CliffWalking入门

香辣脆脆鱼

已于 2024-07-03 11:23:34 修改

阅读量1.9k

点赞数 41

文章标签：机器学习

于 2024-07-03 11:11:45 首次发布

本文链接：https://blog.csdn.net/weixin_43949898/article/details/140146839

版权

CliffWalking 悬崖行走问题是强化学习中一个经典的入门级问题。它描述了一个智能体从起点 S 到达目标 G 的网格世界环境，其中存在悬崖会让智能体掉落并重置到起点。智能体的目标是通过学习最优策略，尽可能减少到达目标所需的步数。

环境

CliffWalking 环境通常被表示为一个网格世界，其中包含以下元素：

起点 (S)： 智能体开始的位置。
目标 (G)： 智能体想要到达的位置。
悬崖 (C)： 智能体掉落后会重置到起点的位置。
普通格子： 智能体移动时会获得 -1 的奖励。

环境状态数

智能体可以执行以下四个动作，action 索引对应关系

上 0
右 1
下 2
左 3

Q-Learning 算法

Q-Learning 是一种常用的强化学习算法，用于解决 CliffWalking 问题。它使用 Q 表来存储每个状态-动作对的期望奖励。智能体会根据 Q 表来选择动作，并不断更新 Q 表以提高策略的性能。

算法流程

初始化 Q 表：将每个状态-动作对的 Q 值初始化为 0。
选择动作：根据当前状态和 ε-贪婪策略选择一个动作。
执行动作：与环境交互，执行选定的动作并获得奖励和下一个状态。
更新 Q 表：根据 Bellman 方程更新 Q 表。
重复步骤 2-4，直到达到终止条件。

import gym
import numpy as np
import matplotlib.pyplot as plt

# Create the CliffWalking environment
env = gym.make('CliffWalking-v0')

# Initialize Q-table with zeros
Q = np.zeros((env.observation_space.n, env.action_space.n))

# Set hyperparameters
alpha = 0.1  # Learning rate
gamma = 0.99  # Discount factor
epsilon = 0.1  # Exploration rate
num_episodes = 1000  # Number of episodes

# Function for choosing an action using epsilon-greedy policy
def epsilon_greedy(state, epsilon):
    if np.random.rand() < epsilon:
        return np.random.choice(env.action_space.n)
    else:
        max1 = np.max(Q[state])
        return np.random.choice(np.argwhere(Q[state] == max1).ravel())

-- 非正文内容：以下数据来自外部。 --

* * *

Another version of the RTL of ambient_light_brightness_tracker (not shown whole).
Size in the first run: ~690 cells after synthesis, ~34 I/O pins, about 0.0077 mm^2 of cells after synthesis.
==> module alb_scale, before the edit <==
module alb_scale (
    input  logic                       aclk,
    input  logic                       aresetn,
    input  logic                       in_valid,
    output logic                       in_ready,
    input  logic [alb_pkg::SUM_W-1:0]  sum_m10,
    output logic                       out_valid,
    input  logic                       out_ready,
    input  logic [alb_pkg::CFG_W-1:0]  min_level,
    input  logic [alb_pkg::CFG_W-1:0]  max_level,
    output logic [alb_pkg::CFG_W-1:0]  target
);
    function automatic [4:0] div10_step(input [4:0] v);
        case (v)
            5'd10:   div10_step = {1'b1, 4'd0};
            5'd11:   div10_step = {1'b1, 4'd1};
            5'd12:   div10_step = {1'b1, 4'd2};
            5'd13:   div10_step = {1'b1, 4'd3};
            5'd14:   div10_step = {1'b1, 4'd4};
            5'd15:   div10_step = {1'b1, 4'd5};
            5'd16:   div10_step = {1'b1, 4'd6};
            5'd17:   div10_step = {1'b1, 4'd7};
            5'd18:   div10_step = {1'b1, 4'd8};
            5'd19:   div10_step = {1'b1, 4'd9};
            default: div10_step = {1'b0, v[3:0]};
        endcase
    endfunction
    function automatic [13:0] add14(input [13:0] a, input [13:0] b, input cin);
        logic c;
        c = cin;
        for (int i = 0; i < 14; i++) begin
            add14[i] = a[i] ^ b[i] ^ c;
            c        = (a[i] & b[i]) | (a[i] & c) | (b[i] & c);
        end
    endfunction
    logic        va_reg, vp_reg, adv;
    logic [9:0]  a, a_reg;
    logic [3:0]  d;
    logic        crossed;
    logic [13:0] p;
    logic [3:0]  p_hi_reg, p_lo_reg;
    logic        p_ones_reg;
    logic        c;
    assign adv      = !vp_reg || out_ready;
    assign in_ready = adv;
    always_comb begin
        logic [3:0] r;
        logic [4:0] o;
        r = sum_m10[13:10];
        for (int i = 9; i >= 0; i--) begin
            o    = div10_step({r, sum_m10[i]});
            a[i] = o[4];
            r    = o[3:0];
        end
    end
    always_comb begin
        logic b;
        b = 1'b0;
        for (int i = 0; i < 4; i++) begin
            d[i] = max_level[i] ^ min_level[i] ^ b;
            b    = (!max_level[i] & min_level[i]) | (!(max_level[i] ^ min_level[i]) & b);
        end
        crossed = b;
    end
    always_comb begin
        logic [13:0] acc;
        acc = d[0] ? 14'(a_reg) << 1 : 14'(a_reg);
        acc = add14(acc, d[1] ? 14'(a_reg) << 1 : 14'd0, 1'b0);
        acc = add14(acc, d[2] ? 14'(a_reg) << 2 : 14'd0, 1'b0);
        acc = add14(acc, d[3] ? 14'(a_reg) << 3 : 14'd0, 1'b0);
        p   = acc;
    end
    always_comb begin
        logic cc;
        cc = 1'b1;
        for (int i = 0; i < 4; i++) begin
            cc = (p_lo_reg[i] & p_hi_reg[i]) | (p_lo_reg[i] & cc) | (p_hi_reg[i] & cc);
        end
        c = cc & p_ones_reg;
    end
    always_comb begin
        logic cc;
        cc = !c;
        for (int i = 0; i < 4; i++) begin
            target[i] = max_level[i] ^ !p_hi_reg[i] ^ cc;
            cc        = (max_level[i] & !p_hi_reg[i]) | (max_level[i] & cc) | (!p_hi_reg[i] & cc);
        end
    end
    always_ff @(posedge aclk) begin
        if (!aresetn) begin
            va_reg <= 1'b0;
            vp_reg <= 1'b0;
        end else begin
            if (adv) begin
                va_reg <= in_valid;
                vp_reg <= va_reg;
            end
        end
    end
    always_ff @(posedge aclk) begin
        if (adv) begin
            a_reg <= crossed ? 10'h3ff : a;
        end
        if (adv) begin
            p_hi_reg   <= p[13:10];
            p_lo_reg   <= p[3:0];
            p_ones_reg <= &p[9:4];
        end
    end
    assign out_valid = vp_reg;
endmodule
Source: an optimization exercise on an open RTL-to-GDS flow (aim: small area, a short achievable clock period and few clock cycles). Production flows keep margins and buffers that such runs may drop. No functional check of the RTL was part of this run. Power figures rest on the tool's default switching activity, not on a simulated workload.

[design.v]
package puf_pkg;
  localparam int unsigned C_IOSCNUM_DEF      = 48;
  localparam int unsigned C_IOSCDWIDTH_DEF   = 24;
  localparam int unsigned C_OIDWIDTH_DEF     = 24;
  localparam int unsigned C_MEMDATAWIDTH_DEF = 8;
  localparam int unsigned C_MEMADDRWIDTH_DEF = 24;
  localparam int unsigned C_CHALBASE_DEF     = 0;
  localparam int unsigned C_IDXW = $clog2(C_IOSCNUM_DEF);
endpackage
module cnt_regfile #(
  parameter int unsigned N  = puf_pkg::C_IOSCNUM_DEF,
  parameter int unsigned DW = puf_pkg::C_IOSCDWIDTH_DEF,
  parameter int unsigned NG = 4
) (
  input  logic                 I_sclk,
  input  logic [N-1:0][NG-1:0] I_we,
  input  logic [N-1:0][NG-1:0] I_we_n,
  input  logic [DW-1:0]        I_wr_data,
  output logic [N-1:0][DW-1:0] O_cnt
);
  localparam int unsigned GW = DW / NG;
  for (genvar i = 0; i < N; i++) begin : g_cnt
    for (genvar b = 0; b < DW; b++) begin : g_bit
      always_ff @(posedge I_sclk)
        O_cnt[i][b] <= (O_cnt[i][b] & I_we_n[i][b / GW]) | (I_wr_data[b] & I_we[i][b / GW]);
    end
  end
endmodule
module puf_resp_gen #(
  parameter int unsigned C_IOSCNUM      = puf_pkg::C_IOSCNUM_DEF,
  parameter int unsigned C_IOSCDWIDTH   = puf_pkg::C_IOSCDWIDTH_DEF,
  parameter int unsigned C_OIDWIDTH     = puf_pkg::C_OIDWIDTH_DEF,
  parameter int unsigned C_MEMDATAWIDTH = puf_pkg::C_MEMDATAWIDTH_DEF,
  parameter int unsigned C_MEMADDRWIDTH = puf_pkg::C_MEMADDRWIDTH_DEF,
  parameter int unsigned C_CHALBASE     = puf_pkg::C_CHALBASE_DEF
) (
  input  logic                      I_sclk,
  input  logic                      I_rst,
  input  logic                      I_cnt_valid,
  input  logic [puf_pkg::C_IDXW-1:0]         I_cnt_idx,
  input  logic [C_IOSCDWIDTH-1:0]   I_cnt_data,
  output logic                      O_cnt_ready,
  input  logic                      I_start,
  output logic                      O_busy,
  output logic [C_MEMADDRWIDTH-1:0] O_mem_addr,
  input  logic [C_MEMDATAWIDTH-1:0] I_mem_data,
  output logic [C_OIDWIDTH-1:0]     O_prim_id,
  output logic                      O_id_valid,
  output logic                      O_err
);
  localparam int unsigned IW = puf_pkg::C_IDXW;
  localparam int unsigned CW = $clog2(C_IOSCNUM + 1);
  localparam int unsigned NB = 2 * C_OIDWIDTH;    
  localparam logic [IW-1:0] LAST_A = NB - 1;
  localparam logic [CW-1:0] N_ALL  = C_IOSCNUM;
  localparam logic [CW-1:0] N_ONE  = C_IOSCNUM - 1;
  localparam logic [CW-1:0] N_TWO  = C_IOSCNUM - 2;
  logic          busy_q, id_valid_q, err_q;
  logic          fetch_q, m_v_q, r_v_q, x_v_q;
  logic [IW-1:0] addr_q;
  logic [C_IOSCNUM-1:0] loaded_q;
  logic [CW-1:0]        nld_q;
  logic                 new_q, full, one;
  logic          m_odd_q, r_odd_q, r_bad_q, a_bad_q;
  logic [7:0]    m_hi_q, m_lo_q;
  logic [C_IOSCDWIDTH-1:0] rd_q, a_q;
  logic [C_OIDWIDTH-1:0]   id_q;
  logic idle, run_end, wr_in, wr_oob, wr_new, all_in, start_acc, shift, cmp_bit;
  logic [C_IOSCNUM-1:0] wmask, loaded_d;
  localparam int unsigned NH = (C_IOSCNUM + 7) / 8;
  logic [NH-1:0]           whi_q;
  logic [7:0]              wlo_q;
  logic [C_IOSCDWIDTH-1:0] wdata_q;
  assign idle    = ~(fetch_q | m_v_q | r_v_q | x_v_q);
  assign run_end = r_v_q & ~m_v_q;
  assign wr_in  = I_cnt_valid & idle;
  assign wr_oob = wr_in & ({1'b0, I_cnt_idx} >= C_IOSCNUM);
  always_comb begin
    wmask = '0;
    for (int i = 0; i < C_IOSCNUM; i++) wmask[i] = wr_in & (I_cnt_idx == i);
  end
  assign wr_new = |(wmask & ~loaded_q);
  assign full   = (nld_q == N_ALL) | (nld_q == N_ONE & new_q);
  assign one    = (nld_q == N_ONE & ~new_q) | (nld_q == N_TWO & new_q);
  logic [IW-1:0] miss_idx;
  always_comb begin
    miss_idx = '0;
    for (int i = 0; i < C_IOSCNUM; i++)
      if (!loaded_q[i]) miss_idx = miss_idx | IW'(i);
  end
  assign all_in = full | (one & wr_in & (I_cnt_idx == miss_idx));
  assign start_acc = idle & I_start & all_in;
  assign loaded_d = run_end ? '0 : (loaded_q | wmask);
  assign shift   = r_v_q & r_odd_q;
  assign cmp_bit = ~a_bad_q & ~r_bad_q & (a_q > rd_q);
  localparam int unsigned NG = 4;
  logic [C_IOSCNUM-1:0][NG-1:0]           we, we_n;
  logic [C_IOSCNUM-1:0][C_IOSCDWIDTH-1:0] cnt;
  logic [C_IOSCDWIDTH-1:0]                rd;
  always_comb begin
    for (int i = 0; i < C_IOSCNUM; i++) begin
      we[i]   = {NG{whi_q[i / 8] & wlo_q[i % 8]}};
      we_n[i] = ~we[i];
    end
  end
  cnt_regfile #(
    .N  (C_IOSCNUM),
    .DW (C_IOSCDWIDTH),
    .NG (NG)
  ) u_cnt_regfile (
    .I_sclk    (I_sclk),
    .I_we      (we),
    .I_we_n    (we_n),
    .I_wr_data (wdata_q),
    .O_cnt     (cnt)
  );
  always_comb begin
    rd = '0;
    for (int i = 0; i < C_IOSCNUM; i++)
      rd = rd | (cnt[i] & {C_IOSCDWIDTH{m_hi_q[i / 8] & m_lo_q[i % 8]}});
  end
  always_ff @(posedge I_sclk) begin
    for (int j = 0; j < 8; j++) wlo_q[j] <= I_cnt_idx[2:0] == j;
    wdata_q <= I_cnt_data;
    for (int j = 0; j < 8; j++) begin
      m_hi_q[j] <= I_mem_data[5:3] == j;
      m_lo_q[j] <= I_mem_data[2:0] == j;
    end
    m_odd_q <= ~addr_q[0];
    r_odd_q <= m_odd_q;
    r_bad_q <= |m_hi_q[7:NH];
    rd_q    <= rd;
    a_q     <= rd_q;
    a_bad_q <= r_bad_q;
  end
  always_ff @(posedge I_sclk or posedge I_rst) begin
    if (I_rst) begin
      busy_q     <= 1'b0;
      id_valid_q <= 1'b0;
      err_q      <= 1'b0;
      fetch_q    <= 1'b0;
      m_v_q      <= 1'b0;
      r_v_q      <= 1'b0;
      x_v_q      <= 1'b0;
      addr_q     <= '0;
      loaded_q   <= '0;
      nld_q      <= '0;
      new_q      <= 1'b0;
      whi_q      <= '0;
      id_q       <= '0;
    end else begin
      fetch_q    <= start_acc | (fetch_q & (addr_q != '0));
      m_v_q      <= fetch_q;
      r_v_q      <= m_v_q;
      x_v_q      <= r_v_q;
      id_valid_q <= run_end;
      busy_q     <= start_acc | fetch_q | m_v_q | r_v_q;
      loaded_q <= loaded_d;
      nld_q    <= run_end ? '0 : nld_q + CW'(new_q);
      new_q    <= wr_new;
      for (int j = 0; j < NH; j++) whi_q[j] <= wr_in & (I_cnt_idx[5:3] == j);
      if (idle) begin
        if (I_start) err_q <= all_in ? wr_oob : 1'b1;
        else if (wr_oob) err_q <= 1'b1;
      end else if (shift && (a_bad_q || r_bad_q)) begin
        err_q <= 1'b1;
      end
      if (addr_q != '0 && addr_q != LAST_A) addr_q <= addr_q + 1'b1;
      else                                  addr_q <= IW'(start_acc);
      if (shift) id_q <= {cmp_bit, id_q[C_OIDWIDTH-1:1]};
    end
  end
  assign O_cnt_ready = ~busy_q;
  assign O_busy      = busy_q;
  assign O_mem_addr  = C_MEMADDRWIDTH'(addr_q);
  assign O_prim_id   = id_q;
  assign O_id_valid  = id_valid_q;
  assign O_err       = err_q;
endmodule
[run.sh]
#!/bin/bash
# synth_recipe.tcl (not shown) runs the flow's synth.tcl, then flattens the netlist and writes it again
# the make line also repeats each setting of config.mk as NAME=value (left out here)
make -C /OpenROAD-flow-scripts/flow DESIGN_CONFIG=/design/flow/config.mk WORK_HOME=/design/flow/orfs CLKGATE_MAP_FILE= SYNTH_SCRIPT=/design/flow/synth_recipe.tcl finish
[config.mk]
export PLATFORM = sky130hd
export DESIGN_NAME = puf_resp_gen
export DESIGN_NICKNAME = puf_resp_gen
export VERILOG_FILES = /design/flow/design.v
export SDC_FILE = /design/flow/constraint.sdc
export NUM_CORES = 4
export LEC_CHECK = 0
export CAP_MARGIN = 20
export CORE_MARGIN = 2
export CORE_UTILIZATION = 55
export CTS_CLUSTER_DIAMETER = 90
export CTS_CLUSTER_SIZE = 25
export SETUP_SLACK_MARGIN = 4.0
export SLEW_MARGIN = 20
export SYNTH_HIERARCHICAL = 1
export SYNTH_MINIMUM_KEEP_SIZE = 0
[constraint.sdc]
create_clock -name core_clock -period 6.5 [get_ports {I_sclk}]
set_input_delay 1.3000 -clock core_clock [delete_from_list [all_inputs] [get_ports {I_sclk}]]
set_output_delay 1.3000 -clock core_clock [all_outputs]
set_load 0.01 [all_outputs]
==> results.txt <==
final design utilization=61.7%; Critical Path AT=3340 ps; post-synth cell types=78; part of the Yosys area used for sequential elements=55.9%; area used by multi-input combinational logic=20000 um2; vias after detailed routing=44400; post-synthesis instance area=49200 um2; minimum clock period after layout=2750 ps; Die X-Extent=303 um; gp weighted congestion=0.947; Critical Path Fanout Max=15; routed wire length per instance=43.7 um; Tot GR Track Use=50.7%; hold-fix buffers at CTS=0; DRC violation count after routing=0; initial antenna violation count=19; Vias/cell=8.00; RSZ-0062 raised after global routing=yes; number of buffers between clock root and the deepest sink=3; Period Utilization, post-route=42.3%; CP max stage delay=560 ps; status=finished clean; post-route worst hold slack=355 ps; fraction of final layout cells sized beyond drive strength 1=13.0%; Data required, critical path=7090 ps; number of maximum-capacitance constraint violations=0; FF+latch area=27600 um2; Crit Path Class=flop to flop; deepest level of the CTS H-tree=2; Fill cells=7239; fin. max-slew vios=0; height of the die=303 um; synthesized area per cell=11.6 um2; power density over the cells=297 nW/um2; number of synthesized flops with an enable pin=0; Core Region=88500 um2; Die Area=91900 um2; Final setup viols=0; net count reported at finish=4428; FF+latch count, synth=1350; highest ir drop seen on vdd=0.000291 V; number of global-route vias before repair=39300; Synth top area share=50.9%; Post-Route Setup TNS=0 ps; number of input and output port buffers inserted=73; number of buffers created by CTS=60; layout-stage area growth over the synthesis result=11.0%; half-perimeter wire length after detailed placement=130 mm; Post-Synthesis Cells=4253; Crit-path slowest cell=sky130_fd_sc_hd__or4_4; first-pass GRT wire length=324 mm; headroom to the max-slew limit=10.6%; cell type contributing the most total cell area after synthesis=sky130_fd_sc_hd__dfxtp_1; pin count of the biggest net entering global routing=67; clock latency at the later pin of the worst-skew pair=730 ps; dominant synthesized flop cell=sky130_fd_sc_hd__dfxtp_1; sort of element at the start of the critical path=flop; number of ports placed on the die boundary=94; Post-Route Skew=40.6 ps; FP Rows=109; hold violation total from the final report=0; Iteration-0 DRC Markers=8909; element type at the critical path end=flop; Highest Clock Rate=0.364 GHz; Clock Sinks=1350; antenna-violating nets left=0; cell types occupying the most area after synthesis=sky130_fd_sc_hd__dfxtp_1 51%, sky130_fd_sc_hd__a22o_1 22%, sky130_fd_sc_hd__dfrtp_1 5.0%; root cell of the clock tree=sky130_fd_sc_hd__clkbuf_16; clock input transition at the sequential cells of the worst setup and hold paths=100 ps; share of synthesized registers carrying an async set or reset=7.26%; classification of the worst-slack hold path=flop to flop; CTS tree=done; number of iterations in the first detailed-routing pass=10; final routed wirelength across all metal layers=243 mm; CP cell instances=buf_16 -> and2_1 -> buf_6 -> a22oi_1 -> nand4_1 -> or4_4 -> or4_1; initial core utilization=55.6%; GRT overflow=0; leakage=22.0 nW; Ys Warns=8; worst-margin pin slew=1340 ps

# List to store the total reward per episode
rewards = []

for episode in range(num_episodes):
    state = env.reset()
    total_reward = 0
    state = state[0]
    stepnum = 0
    while True:
        stepnum +=1
        action = epsilon_greedy(state, epsilon)
        next_state, reward, done,_, _ = env.step(action)

        # Q-learning update
        best_next_action = np.argmax(Q[next_state])
        if done:
            td_target = reward
        else:
            td_target = reward + gamma * Q[next_state, best_next_action]
        Q[state, action] += alpha * (td_target - Q[state, action])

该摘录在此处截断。